森下 芳和 (医薬産業政策研究所 主任研究員)
川上 裕 (医薬産業政策研究所 主任研究員)

(No.27:2005年6月発行)

 製薬企業の研究開発部門の役割は医薬品の種を見つけ出し、新薬として開発を進め、承認を取得し、市場に提供することである。現在までに生み出された新薬の多くは、生命科学の発展とそれに伴う様々な技術革新の貢献によって創り出されてきた。今後は、バイオインフォマティックス、プロテオミクス、ゲノミクスといった新規技術を活用し、標的分子に狙いを定めた薬剤の設計や遺伝子解析、蛋白質の高速大量解析が進められ、新しいタイプの新薬が開発されていくことが期待されている。

 創薬の研究開発では、技術革新(イノベーション)に投資し、先端技術や革新的技術を導入・応用することで新薬が創出されると考えられている。
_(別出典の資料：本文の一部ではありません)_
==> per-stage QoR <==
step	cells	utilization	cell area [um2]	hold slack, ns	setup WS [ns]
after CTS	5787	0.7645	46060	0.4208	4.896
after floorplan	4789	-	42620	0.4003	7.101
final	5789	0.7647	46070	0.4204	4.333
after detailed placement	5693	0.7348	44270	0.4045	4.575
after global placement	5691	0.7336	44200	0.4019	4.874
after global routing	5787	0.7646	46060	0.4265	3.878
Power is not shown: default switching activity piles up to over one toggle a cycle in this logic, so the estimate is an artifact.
しかし、イノベーションに対する投資は拡大を続けているものの、新薬の数は減少傾向にあり、イノベーションは必ずしも新薬の創出に結びついていないようにも見える。

 本研究報告では製薬企業の研究開発に関わる個々の意識・見解をインタビュー調査し、日々の活動の中で、探索研究部門、臨床研究部門におけるイノベーションをどう捉え、新薬創出のためにどのようなイノベーションに取り組んでいるのか調査した。また、イノベーションを新薬創出に結びつけていくためには、今後製薬企業がどのような取組みを考えていく必要があるのか考察した。